Following a White House executive order seeking to speed development of psychedelics for psychiatric disorders, the FDA awarded three compounds National Priority Vouchers and the US Drug Enforcement Administration was directed to conduct a quick review of psychedelics that have completed phase 3 research, in anticipation that they could be moved from Schedule 1 to Schedule 2 or 3 upon FDA approval.

The order also led to the awarding of an investigational new drug application for DemeRx’s DMX-1001, a form of ibogaine, for alcohol use disorder. Of the three compounds given priority vouchers, Compass Pathways’ COMP360 — a synthetic psilocybin for treatment-resistant depression — is furthest along.

The nonprofit Usona Institute’s psilocybin for major depressive disorder and Transcend Therapeutics’ TSND-201 (methylone, a synthetic drug similar to MDMA) for PTSD are also on a fast track.

FDA Commissioner Marty Makary, MD, said in an interview he expected the agency to issue a decision by late summer or fall and that the therapies would be given in a “supervised clinical setting.” Psychiatrists say the promise of these therapies is tempered by questions about how they will be administered, cost, reimbursement, long-term safety, and durability of effect.

“There’s no way the FDA is going to allow this to be taken home without supervision,” said Roger McIntyre, MD, professor of psychiatry and pharmacology at the University of Toronto. He said the FDA will probably require one or two health care professionals to be on site during administration and would institute a Risk Evaluation and Management Strategy for the compounds.

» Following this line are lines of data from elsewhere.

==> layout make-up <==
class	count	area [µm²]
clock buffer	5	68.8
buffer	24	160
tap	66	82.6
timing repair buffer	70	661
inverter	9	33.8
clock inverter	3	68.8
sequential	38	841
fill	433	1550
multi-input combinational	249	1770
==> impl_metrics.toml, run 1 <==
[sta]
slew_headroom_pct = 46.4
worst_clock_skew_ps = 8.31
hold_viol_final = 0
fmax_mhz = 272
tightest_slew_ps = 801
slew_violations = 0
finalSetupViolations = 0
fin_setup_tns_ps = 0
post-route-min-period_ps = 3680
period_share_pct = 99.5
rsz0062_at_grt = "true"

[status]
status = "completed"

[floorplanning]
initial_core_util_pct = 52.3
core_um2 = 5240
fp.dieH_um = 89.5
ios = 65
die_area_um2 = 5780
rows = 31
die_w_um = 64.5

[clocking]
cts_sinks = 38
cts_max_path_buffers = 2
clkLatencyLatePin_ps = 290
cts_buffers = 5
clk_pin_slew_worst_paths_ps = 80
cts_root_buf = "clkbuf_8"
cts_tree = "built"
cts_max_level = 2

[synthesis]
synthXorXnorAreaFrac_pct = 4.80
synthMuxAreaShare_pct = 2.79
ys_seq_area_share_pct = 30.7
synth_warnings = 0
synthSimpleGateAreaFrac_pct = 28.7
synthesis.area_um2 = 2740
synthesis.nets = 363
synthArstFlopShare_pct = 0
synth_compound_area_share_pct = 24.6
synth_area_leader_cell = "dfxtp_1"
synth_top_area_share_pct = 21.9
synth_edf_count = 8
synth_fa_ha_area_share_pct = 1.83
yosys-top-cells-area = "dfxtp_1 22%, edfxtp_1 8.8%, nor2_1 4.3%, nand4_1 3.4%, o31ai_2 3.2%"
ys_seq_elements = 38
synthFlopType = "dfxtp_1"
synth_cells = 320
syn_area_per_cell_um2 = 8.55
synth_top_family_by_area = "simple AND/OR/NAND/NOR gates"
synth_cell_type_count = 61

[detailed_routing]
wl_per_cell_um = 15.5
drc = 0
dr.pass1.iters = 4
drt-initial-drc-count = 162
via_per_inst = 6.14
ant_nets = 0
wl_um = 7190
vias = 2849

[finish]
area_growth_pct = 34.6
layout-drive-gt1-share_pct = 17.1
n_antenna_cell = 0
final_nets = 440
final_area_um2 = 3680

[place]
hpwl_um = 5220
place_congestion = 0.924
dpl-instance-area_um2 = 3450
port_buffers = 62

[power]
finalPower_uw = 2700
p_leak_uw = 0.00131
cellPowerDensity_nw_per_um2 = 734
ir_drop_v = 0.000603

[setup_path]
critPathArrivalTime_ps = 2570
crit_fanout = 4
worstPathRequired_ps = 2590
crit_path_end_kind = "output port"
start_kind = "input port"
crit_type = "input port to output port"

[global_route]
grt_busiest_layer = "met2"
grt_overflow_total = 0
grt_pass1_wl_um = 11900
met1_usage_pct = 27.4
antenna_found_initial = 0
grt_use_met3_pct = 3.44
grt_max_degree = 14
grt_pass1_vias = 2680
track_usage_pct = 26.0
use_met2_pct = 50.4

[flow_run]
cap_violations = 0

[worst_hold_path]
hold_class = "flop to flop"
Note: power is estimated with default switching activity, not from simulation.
===== src/rtl/uart_fifo_core.sv =====
// UART transmitter and 16x-oversampled receiver with small TX/RX FIFOs.
// Byte streams use valid/ready; RX entries carry their own error flags.
`timescale 1ns/1ps
module uart_fifo_core #(
   parameter int CLK_HZ    = 50_000_000,
   parameter int BAUD      = 115200,
   parameter int DATA_BITS = 8,
   parameter int PARITY    = 0,
   parameter int STOP_BITS = 1,
   parameter int FIFO_AW   = 2
) (
   input  logic                 clk,
   input  logic                 reset_n,
   input  logic                 rxd,
   output logic                 txd,
   input  logic [DATA_BITS-1:0] tx_data,
   input  logic                 tx_valid,
   output logic                 tx_ready,
   output logic [DATA_BITS-1:0] rx_data,
   output logic                 rx_valid,
   input  logic                 rx_ready,
   output logic                 rx_parity_err,
   output logic                 rx_frame_err,
   output logic                 rx_overrun,
   input  logic                 rx_overrun_clr,
   output logic                 tx_busy
);

   localparam int DIV   = CLK_HZ / (BAUD * 16);
   localparam int BW    = $clog2(DIV);
   localparam int DEPTH = 2 ** FIFO_AW;
   localparam int RW    = DATA_BITS + 2;
   localparam logic [BW-1:0]    DIV_M1   = BW'(DIV - 1);
   localparam logic [FIFO_AW:0] FULL_LVL = (FIFO_AW + 1)'(DEPTH);
   localparam logic [2:0]       LAST_BIT = 3'(DATA_BITS - 1);
   localparam logic [4:0]       STOP_END = 5'(16 * STOP_BITS - 1);
   localparam logic             POL      = (PARITY == 1);

   typedef enum logic [2:0] {
      S_IDLE, S_START, S_DATA, S_PAR, S_STOP
   } state_t;

   logic [BW-1:0] bcnt;
   logic          tick;

   assign tick = (bcnt == DIV_M1);

   always_ff @(posedge clk or negedge reset_n) begin
      if (!reset_n) bcnt <= '0;
      else          bcnt <= tick ? '0 : bcnt + 1'b1;
   end

   logic rx_m, rx_s;

   always_ff @(posedge clk or negedge reset_n) begin
      if (!reset_n) begin
         rx_m <= 1'b1;
         rx_s <= 1'b1;
      end else begin
         rx_m <= rxd;
         rx_s <= rx_m;
      end
   end

   // TX FIFO
   logic [DATA_BITS-1:0] tx_mem [DEPTH];
   logic [FIFO_AW-1:0]   tx_wp, tx_rp;
   logic [FIFO_AW:0]     tx_lvl, tx_lvl_n;
   logic                 tx_push, tx_pop, tx_empty;

   state_t               ts;
   logic [4:0]           tcnt;
   logic [2:0]           tbit;
   logic [DATA_BITS-1:0] tsh;
   logic                 tpar;

   assign tx_push  = tx_valid & tx_ready;
   assign tx_empty = (tx_lvl == '0);
   assign tx_pop   = tick & ~tx_empty &
                     ((ts == S_IDLE) | ((ts == S_STOP) & (tcnt == STOP_END)));
   assign tx_busy  = (ts != S_IDLE) | ~tx_empty;

   always_comb begin
      tx_lvl_n = tx_lvl;
      unique case ({tx_push, tx_pop})
         2'b10:   tx_lvl_n = tx_lvl + 1'b1;
         2'b01:   tx_lvl_n = tx_lvl - 1'b1;
         default: tx_lvl_n = tx_lvl;
      endcase
   end

   always_ff @(posedge clk or negedge reset_n) begin
      if (!reset_n) begin
         tx_wp    <= '0;
         tx_rp    <= '0;
         tx_lvl   <= '0;
         tx_ready <= 1'b1;
      end else begin
         tx_lvl   <= tx_lvl_n;
         tx_ready <= (tx_lvl_n != FULL_LVL);
         if (tx_push) tx_wp <= tx_wp + 1'b1;
         if (tx_pop)  tx_rp <= tx_rp + 1'b1;
      end
   end

   always_ff @(posedge clk) begin
      if (tx_push) tx_mem[tx_wp] <= tx_data;
   end

   // TX FSM; a pop at the end of STOP starts the next frame with no gap
   always_ff @(posedge clk or negedge reset_n) begin
      if (!reset_n) begin
         ts   <= S_IDLE;
         txd  <= 1'b1;
         tcnt <= '0;
         tbit <= '0;
         tsh  <= '0;
         tpar <= 1'b0;
      end else if (tick) begin
         tcnt <= tcnt + 5'd1;
         if (tx_pop) begin
            tsh  <= tx_mem[tx_rp];
            tpar <= ^tx_mem[tx_rp] ^ POL;
            txd  <= 1'b0;
            ts   <= S_START;
            tcnt <= '0;
         end else begin
            unique case (ts)
               S_IDLE: tcnt <= '0;
               S_START: if (tcnt == 5'd15) begin
                  tcnt <= '0;
                  tbit <= '0;
                  txd  <= tsh[0];
                  ts   <= S_DATA;
               end
               S_DATA: if (tcnt == 5'd15) begin
                  tcnt <= '0;
                  if (tbit == LAST_BIT) begin
                     if (PARITY != 0) begin
                        txd <= tpar;
                        ts  <= S_PAR;
                     end else begin
                        txd <= 1'b1;
                        ts  <= S_STOP;
                     end
                  end else begin
                     tbit <= tbit + 3'd1;
                     txd  <= tsh[1];
                     tsh  <= tsh >> 1;
                  end
               end
               S_PAR: if (tcnt == 5'd15) begin
                  tcnt <= '0;
                  txd  <= 1'b1;
                  ts   <= S_STOP;
               end
               S_STOP: if (tcnt == STOP_END) begin
                  tcnt <= '0;
                  ts   <= S_IDLE;
               end
               default: ts <= S_IDLE;
            endcase
         end
      end
   end

   // RX FSM; samples land 8 ticks after start detection, then every 16
   state_t               rs;
   logic [3:0]           rcnt;
   logic [2:0]           rbit;
   logic [DATA_BITS-1:0] rsh;
   logic                 rpe;
   logic                 rx_push;
   logic [RW-1:0]        rx_wdata;

   assign rx_push  = tick & (rs == S_STOP) & (rcnt == 4'd15);
   assign rx_wdata = {~rx_s, rpe, rsh};

   always_ff @(posedge clk or negedge reset_n) begin
      if (!reset_n) begin
         rs   <= S_IDLE;
         rcnt <= '0;
         rbit <= '0;
         rsh  <= '0;
         rpe  <= 1'b0;
      end else if (tick) begin
         rcnt <= rcnt + 4'd1;
         unique case (rs)
            S_IDLE: begin
               rcnt <= '0;
               if (!rx_s) begin
                  rpe <= 1'b0;
                  rs  <= S_START;
               end
            end
            S_START: if (rcnt == 4'd7) begin
               rcnt <= '0;
               rbit <= '0;
               rs   <= rx_s ? S_IDLE : S_DATA;
            end
            S_DATA: if (rcnt == 4'd15) begin
               rcnt <= '0;
               rsh  <= {rx_s, rsh[DATA_BITS-1:1]};
               if (rbit == LAST_BIT) rs <= (PARITY != 0) ? S_PAR : S_STOP;
               else                  rbit <= rbit + 3'd1;
            end
            S_PAR: if (rcnt == 4'd15) begin
               rcnt <= '0;
               rpe  <= (rx_s != (^rsh ^ POL));
               rs   <= S_STOP;
            end
            S_STOP: if (rcnt == 4'd15) begin
               rcnt <= '0;
               rs   <= S_IDLE;
            end
            default: rs <= S_IDLE;
         endcase
      end
   end

   // RX FIFO
   logic [RW-1:0]      rx_mem [DEPTH];
   logic [FIFO_AW-1:0] rx_wp, rx_rp;
   logic [FIFO_AW:0]   rx_lvl;
   logic               rx_pop, rx_acc, rx_drop;
   logic [RW-1:0]      rx_head;

   assign rx_valid = (rx_lvl != '0);
   assign rx_pop   = rx_valid & rx_ready;
   assign rx_acc   = rx_push & ((rx_lvl != FULL_LVL) | rx_pop);
   assign rx_drop  = rx_push & ~rx_acc;
   assign rx_head  = rx_mem[rx_rp];

   assign rx_data       = rx_valid ? rx_head[DATA_BITS-1:0] : '0;
   assign rx_frame_err  = rx_valid & rx_head[RW-1];
   assign rx_parity_err = (PARITY != 0) & rx_valid & rx_head[RW-2];

   always_ff @(posedge clk or negedge reset_n) begin
      if (!reset_n) begin
         rx_wp      <= '0;
         rx_rp      <= '0;
         rx_lvl     <= '0;
         rx_overrun <= 1'b0;
      end else begin
         if (rx_acc) rx_wp <= rx_wp + 1'b1;
         if (rx_pop) rx_rp <= rx_rp + 1'b1;
         unique case ({rx_acc, rx_pop})
            2'b10:   rx_lvl <= rx_lvl + 1'b1;
            2'b01:   rx_lvl <= rx_lvl - 1'b1;
            default: rx_lvl <= rx_lvl;
         endcase
         if (rx_drop)             rx_overrun <= 1'b1;
         else if (rx_overrun_clr) rx_overrun <= 1'b0;
      end
   end

   always_ff @(posedge clk) begin
      if (rx_acc) rx_mem[rx_wp] <= rx_wdata;
   end

endmodule


===== config.mk =====
export PLATFORM = sky130hd
export DESIGN_NAME = uart_fifo_core
export DESIGN_NICKNAME = d
export VERILOG_FILES = /design/src/rtl/uart_fifo_core.sv
export SDC_FILE = /design/constraint.sdc
export NUM_CORES = 1
export LEC_CHECK = 0
export ABC_CLOCK_PERIOD_IN_PS = 3400
export BUFFER_PORTS_ARGS = -buffer_cell sky130_fd_sc_hd__buf_4
export CAP_MARGIN = 20
export CORE_ASPECT_RATIO = 0.8
export CORE_MARGIN = 4
export CORE_UTILIZATION = 61
export DETAILED_ROUTE_END_ITERATION = 8
export HOLD_SLACK_MARGIN = 0.06
export PLACE_DENSITY = 0.84
export SLEW_MARGIN = 0
export SYNTH_ARGS = -nofsm -noshare
export SYNTH_HDL_FRONTEND = slang
export SYNTH_SLANG_ARGS = --single-unit
export TNS_END_PERCENT = 20

===== constraint.sdc =====
create_clock -name clk -period 3.4 [get_ports clk]
set_input_delay 0.68 -clock clk [delete_from_list [all_inputs] [get_ports clk]]
set_output_delay 0.68 -clock clk [all_outputs]
set_load 0.03 [all_outputs]

==> results of run 1 <==
final timing paths:
check | from | endpoint | slack [ns]
hold / removal | reset_n | rcnt[1] | 0.35
hold reg to reg | rx_m | rx_s | 0.37
min in group clk | rx_m | rx_s | 0.37
setup reg to reg | tcnt[0] | tx_ready | 0.65
setup / recovery | rx_rp[0] | rx_data[6] | 0.62
max in group asynchronous | reset_n | rsh[1] | 2.53
routing by layer:
| metal | wire, µm | part of all wire [%] | vias up |
|---|---|---|---|
| met1 | 4530 | 44 | 1664 |
| met4 | 89 | 0.87 | 0 |
| li1 | - | - | 1547 |
| met5 | 0 | 0 | - |
| met2 | 5230 | 51 | 60 |
| met3 | 418 | 4.1 | 8 |
critical path, stage by stage, from the launching register on:
cell and delay [ns]:
dfrtp_1 0.76, mux4_2 0.59, and2_1 0.17, buf_4 0.16
registers in the layout, summed over array words and instances, names as in the netlist:
| signal | count |
|---|---|
| rcnt | 4 |
| tsh | 8 |
| rx_overrun | 1 |
| tx_wp | 2 |
| tx_rp | 2 |
| rx_wp | 2 |
| rx_rp | 2 |
| rx_mem | 36 |
| rbit | 3 |
| rsh | 8 |
| rx_m | 1 |
| rs | 3 |
| tbit | 3 |
| rx_lvl | 3 |
| rx_s | 1 |
| tcnt | 5 |
| txd | 1 |
| bcnt | 5 |
| tx_ready | 1 |
| tx_lvl | 3 |
| ts | 3 |
| tx_mem | 32 |
power groups by stage:
stage	Combinational [µW]	Sequential, µW	Clock [µW]
after floorplan	574	1950	0
after global placement	601	2060	0
after detailed placement	637	2080	0
after CTS	646	2060	1750
after global routing	705	2090	1830
final	636	2050	1730
kinds of logic after synthesis:
logic type | Yosys count
compound gates | 41
xor+xnor | 16
fa+ha+maj | 23
buf+inv | 41
flops | 129
mux | 53
other cells | 1
simple gates | 103
area by class of cell:
class	count	area [µm²]	share of cell area (%)
well taps	115	144	2.16
clock inverters	12	119	1.78
multi-input cells	237	2070	31.1
clock buffers	20	447	6.71
inverters	22	82.6	1.24
flip-flops and latches	129	3570	53.7
repair buffers	30	225	3.38
synth_stat cells, types with 9 or more instances:
library cell and instances:
inv_1 22, and2_1 14, and3_1 9, clkbuf_1 9
mux2i_1 12, xnor2_1 9, dfrtp_1 57, nor2_1 19
o21ai_0 21, ha_1 20, edfxtp_1 68, mux2_2 21
nand2_1 23, mux4_2 17
through the flow:
step	instance area (µm²)	worst slack, ns	total power, µW	hold WS [ns]
detailed placement	6090	0.508	2710	0.361
global route	6660	0.460	4620	0.362
floorplan	5820	0.539	2520	0.345
global placement	6090	0.654	2660	0.361
CTS	6660	0.549	4450	0.358
finish	6660	0.620	4410	0.349
==> results.toml, run 1 <==
[global_routing]
antenna_found_initial = 0
grt_busiest_layer = "met2"
grt_use_met3_pct = 5.71
grt_pass1_vias = 3285
grt_pass1_wl_um = 16900
grt_util_met1_pct = 27.6
grt_use_total_pct = 20.5
grt_max_degree = 62
gr-usage-met2_pct = 32.2
grt_overflow_total = 0

[routing]
initialDrtViolationCount = 294
wl_per_cell_um = 18.2
via_count = 3279
via_per_inst = 5.80
antenna_left = 0
first_pass_iters = 4
route.detailed.drc = 0
wl_um = 10300

[clock_tree]
cts_hold_buf = 0
cts_buffers = 17
tritoncts = "built"
cts_root_buffer = "clkbuf_16"
htreeDepth = 4
ctsResizeCount = 0
post_cts_buffers = 0
worstSkewPairLatency_ns = 0.42
clkSlewWorstSetupHoldPaths_ns = 0.05
clock_sinks = 129
cts_max_path_buffers = 2

[timing]
fin_crit_ns = 2.78
slew_headroom_pct = 47.6
rsz0062_at_grt = "false"
maxSlewViolCount = 0
max_freq_mhz = 360
worstMarginPinSlew_ns = 0.786
skew_ns = 0.00815
finalSetupViolations = 0
final.setup.tns_ns = 0
hold_viol = 0
post-route-period-util_pct = 81.8

[die]
num_io_pins = 29
dieArea_um2 = 11200
die_h_um = 95.3
rows = 31
core-area_um2 = 9190
die_w_um = 117
start_util_pct = 63.3

[power_and_ir_drop]
power.net_switching_uw = 1160
vdd_drop_max_v = 0.000440
power_density_nw_per_um2 = 663
p_int_uw = 3260
p_sw_share_pct = 26.2
leakagePower_uw = 0.00279
combPwrFrac_pct = 14.4
power_frac_seq_pct = 46.5
power.share.clock_pct = 39.1

[status]
outcome = "complete, no violations"

[synth]
ys_types = 57
syn-cell-area_um2 = 5820
synthMuxAreaShare_pct = 13.5
ys_seq_elements = 129
postSynthAreaPerCell_um2 = 14.3
synthCells = 407
synth_top_family_by_area = "multiplexers"
synth_flop_cell = "edfxtp_1"
yosys.area_share.simple_pct = 9.94
synth_xor_area_share_pct = 2.41
synth.top_cell.area_share_pct = 35.1
synthAdderAreaFrac_pct = 5.16
synth_edf_count = 68
synth_warnings = 0
ys_seq_area_share_pct = 61.4
syn_nets = 443
synth.area.top_cells = "edfxtp_1, dfrtp_1, mux4_2"
async_flop_share_pct = 47.3
yosysTopAreaCell = "edfxtp_1"
synth_compound_gate_area_share_pct = 4.52

[layout]
nets = 473
drive_above_1_share_pct = 25.1
final_common_cell = "edfxtp_1"
fin_cells = 565
fin_util_pct = 72.5
final_cell_mix = "edfxtp_1, dfrtp_1, buf_4"
area_delta_synth_final_pct = 14.5
n_antenna_cell = 0
fillers = 558

[setup_path]
arrival_ns = 2.10
cp_max_fo = 11
critPathLaunchType = "register"
cp-end-kind = "output pin"
cp.required_ns = 2.72
worst-setup-path-type = "register to output pin"
r2r.worst_path.cells = 12

[min_path]
hp-class = "input pin to async pin"

[place]
place_inst = 533
place_congestion = 0.746
port_buffers = 27
dp_hpwl_um = 6610

[run]
max-cap-violations = 0
No activity file was read; power rests on OpenSTA's default activity.
==> run 2: changes to the inputs <==
--- a/config.mk
+++ b/config.mk
@@ -5,7 +5,8 @@
 export SDC_FILE = /design/constraint.sdc
 export NUM_CORES = 1
 export LEC_CHECK = 0
-export ABC_CLOCK_PERIOD_IN_PS = 3400
+export ABC_AREA = 1
+export ABC_CLOCK_PERIOD_IN_PS = 2900
 export BUFFER_PORTS_ARGS = -buffer_cell sky130_fd_sc_hd__buf_4
 export CAP_MARGIN = 20
 export CORE_ASPECT_RATIO = 0.8
==> constraint.sdc (replaced) <==
create_clock -name clk -period 2.9 [get_ports clk]
set_input_delay 0.58 -clock clk [delete_from_list [all_inputs] [get_ports clk]]
set_output_delay 0.58 -clock clk [all_outputs]
set_load 0.03 [all_outputs]
==> run 2 against run 1 <==
Synthesized cell count rose by 46%. Critical path depth rose by 10. Wire length rose by 8.7%. Setup slack got worse by 0.27 ns. Combinational power rose by 73%. Hold slack got worse by 0.10 ns. Register-to-register slack got worse by 0.30 ns. Via count rose by 26%. Area after synthesis rose by 1.4%. Critical endpoint is now tx_ready. Highest routed layer unchanged.
==> results.toml, run 2 <==
[status]
outcome = "complete, no violations"

[timing]
fin_hold_ws_ns = 0.244
final.setup.tns_ns = 0
rsz0062_at_grt = "false"
worstMarginPinSlew_ns = 0.838
post-route-period-util_pct = 87.8
finalSetupViolations = 0
maxSlewViolCount = 0
slew_headroom_pct = 44.1
skew_ns = 0.00937
fin_crit_ns = 2.55
max_freq_mhz = 393
hold_viol = 0

[synth]
yosysTopAreaCell = "edfxtp_1"
ys_types = 34
ys_seq_area_share_pct = 60.6
synth.area.top_cells = "edfxtp_1, dfrtp_1, nand2_1"
synthTopCellsByCount = "nand2_1, nor2_1, edfxtp_1, inv_1, dfrtp_1"
syn-cell-area_um2 = 5900
postSynthAreaPerCell_um2 = 9.94
ys_seq_elements = 129
async_flop_share_pct = 47.3
synth_warnings = 0
yosysMostFrequentCell = "nand2_1"
syn_nets = 629
synthCells = 593
synth_flop_cell = "edfxtp_1"
synth.top_cell.area_share_pct = 34.6
synth_edf_count = 68

[place]
place_congestion = 0.878
dp_hpwl_um = 7250
placed_area_um2 = 6220
port_buffers = 27

[routing]
via_count = 4116
first_pass_iters = 5
initialDrtViolationCount = 287
route.detailed.drc = 0
wl_per_cell_um = 14.7
antenna_left = 0
via_per_inst = 5.42
wl_um = 11200

[layout]
seq_area_um2 = 3570
top_register = "rx_mem"
multi_input_area_um2 = 1970
reg_top3 = "rx_mem: 36 flops, tx_mem: 32 flops"
nets = 668
fin_util_pct = 73.9
fillers = 610
final_common_cell = "nand2_1"
drive_above_1_share_pct = 13.2
n_antenna_cell = 0
finish.instance_area_um2 = 6830
final_cell_mix = "nand2_1, nor2_1, inv_1, edfxtp_1, dfrtp_1"
largest_register_ffs = 36
area_delta_synth_final_pct = 15.8

[setup_path]
cpPeakStageDelay_ns = 0.40
cp-end-kind = "register"
crit_path_frequent_cell = "ha_1"
crit_chain = "ha_1 > nand2_1 > nor2_1 > ha_1 > o21ai_2 > nor2_4 > ha_1 > inv_1 > fa_1 > a21oi_1 > o21ai_0 > xor2_1 > nand2_1"
cp_max_fo = 4
critPathLaunchType = "register"
crit_family = "adder cells"
arrival_ns = 2.88
path_buf_inv = 1
worst-setup-path-type = "register to register"
cp.required_ns = 3.23
crit_path_top_delay_cell = "dfrtp_1"

[global_routing]
grt_pass1_wl_um = 19000
grt_use_met3_pct = 6.11
grt_use_total_pct = 21.7
antenna_found_initial = 0
grt_util_met1_pct = 26.2
gr-usage-met2_pct = 38.4
grt_overflow_total = 0
grt_busiest_layer = "met2"
grt_pass1_vias = 4055
grt_max_degree = 62

[clock_tree]
cts_root_buffer = "clkbuf_16"
htreeDepth = 4
ctsResizeCount = 0
tritoncts = "built"
cts_max_path_buffers = 2
clkSlewWorstSetupHoldPaths_ns = 0.05
post_cts_buffers = 0
worstSkewPairLatency_ns = 0.41
cts_buffers = 17
cts_hold_buf = 0
clock_sinks = 129

[die]
core-area_um2 = 9230
die_w_um = 118
start_util_pct = 63.9
num_io_pins = 29
rows = 31
dieArea_um2 = 11300
die_h_um = 95.9

[power_and_ir_drop]
p_total_uw = 5470
leakagePower_uw = 0.00311
vdd_drop_max_v = 0.000558
power_density_nw_per_um2 = 801

[run]
max-cap-violations = 0

[min_path]
hp-class = "input pin to async pin"
run 2: logic make-up after synthesis:
logic type | after synthesis | share of synthesized area (%)
XOR/XNOR | 15 | 2.23
AO/OA/AOI/OAI | 87 | 7.53
buffers and inverters | 87 | 5.98
adder cells (fa/ha/maj) | 22 | 4.92
AND/OR/NAND/NOR | 252 | 18.7
other | 1 | 0.0636
flip-flops | 129 | 60.6
run 2: per-stage QoR:
step           worst slack, ns  instances
4_1_cts                  0.347        760
6_report                 0.354        760
3_5_place_dp             0.438        728
3_3_place_gp             0.557        728
2_1_floorplan            0.539        593
5_1_grt                 0.0260        760
run 2: final timing paths:
path | startpoint | endpoint | slack (ns) | cells after the start
max | tcnt[0] | tx_ready | 0.35 | 13
max reg2reg | tcnt[0] | tx_ready | 0.35 | 13
min reg2reg | rx_m | rx_s | 0.35 | 0
max in group asynchronous | reset_n | rx_overrun | 2.14 | 1
min in group clk | rxd | rx_m | 0.28 | 1
min | reset_n | rbit[2] | 0.24 | 1
run 2: area by class of cell:
| type | instances | share of cell area, % |
|---|---|---|
| Inverter | 72 | 3.96 |
| Tap cell | 115 | 2.11 |
| Timing Repair Buffer | 35 | 3.85 |
| Clock inverter | 10 | 1.94 |
| Sequential cell | 129 | 52.3 |
| Clock buffer | 22 | 6.95 |
| Multi-Input combinational cell | 377 | 28.8 |
run 2: report_power, final:
| group | internal (µW) | switching, µW |
|---|---|---|
| Clock | 1410 | 739 |
| Sequential | 2100 | 116 |
| Combinational | 382 | 717 |
run 2: layer usage:
layer  up-vias  share of wire (%)
li1       2031                  -
met1      1966                 44
met2       108                 50
met3        11                4.1
met4         0                1.4
met5         -                  0
==> run 3: changes to the inputs <==
--- a/config.mk
+++ b/config.mk
@@ -13,6 +13,7 @@
 export CORE_MARGIN = 4
 export CORE_UTILIZATION = 61
 export DETAILED_ROUTE_END_ITERATION = 8
+export GPL_TIMING_DRIVEN = 0
 export HOLD_SLACK_MARGIN = 0.06
 export PLACE_DENSITY = 0.84
 export SLEW_MARGIN = 0
==> run 3 against run 2 <==
Sequential power fell by 2%. Cell area rose by 0.16%. Register-to-register slack got worse by 0.13 ns. Via count increased by 2.7%. Clock-buffer cell count fell by 2. Sequential share of layout area is 0.086 points lower. Wire length grew 10%. Non-clock buffer count grew 7. Highest routed layer unchanged. Total power down 1.0%. Setup slack lost 0.13 ns. Critical path type unchanged.
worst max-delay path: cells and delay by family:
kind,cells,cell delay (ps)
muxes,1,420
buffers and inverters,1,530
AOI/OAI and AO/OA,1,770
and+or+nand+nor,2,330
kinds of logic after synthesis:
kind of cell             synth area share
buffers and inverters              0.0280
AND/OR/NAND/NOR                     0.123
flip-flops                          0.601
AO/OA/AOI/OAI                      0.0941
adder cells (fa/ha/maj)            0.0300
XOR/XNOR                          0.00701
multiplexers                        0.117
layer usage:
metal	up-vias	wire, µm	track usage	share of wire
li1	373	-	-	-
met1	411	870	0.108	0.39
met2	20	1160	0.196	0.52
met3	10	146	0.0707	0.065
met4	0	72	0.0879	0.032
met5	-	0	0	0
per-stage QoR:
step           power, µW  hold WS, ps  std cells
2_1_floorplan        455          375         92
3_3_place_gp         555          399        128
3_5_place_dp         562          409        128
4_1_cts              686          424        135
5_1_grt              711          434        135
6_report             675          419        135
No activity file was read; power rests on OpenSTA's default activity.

“There are legitimate safety concerns and there are very profound non-ordinary effects that people have when they take psychedelics,” he said, noting that the “trips” can “be quite unpleasant and quite distressing.” Charles Nemeroff, MD, PhD, the Matthew P.

Nemeroff Endowed Chair in the Department of Psychiatry & Behavioral Sciences at the University of Texas at Austin Dell Medical School, agreed that administration “must be under medical supervision.” A member of the American Psychiatric Association’s research council and co-director of the Charmaine & Gordon McGill Center for Psychedelic Research & Therapy at Dell Medical School, he said trial participants have experienced intense, raw emotions that can lead to hypertension and other cardiac effects.

Efforts to speed psychedelics into use are “really exciting,” he said, adding it’s possible they are “an absolute game changer for psychiatry,” but cautioned the drugs “are not panaceas.” Paraphrasing Timothy Leary, he said their utility is dictated by “set and setting,” and it remains unclear which patients will most benefit and under what circumstances.

The FDA has already been reviewing data from Compass, Usona, and Transcend as part of the typical approval process, which can take years, sometimes up to a decade. Seeking to telescope reviews, the agency began the Commissioner’s National Priority Voucher program in June 2025, cutting review time to 1–2 months for therapies considered breakthroughs or those that address unmet medical needs or urgent emerging threats.

If approvals come as anticipated, regulators and clinicians will still need to define treatment frameworks, supervision requirements, and safety monitoring. Scheduling decisions by the DEA would follow FDA approvals, and early real-world use is expected to inform who benefits most and how best to deliver these therapies.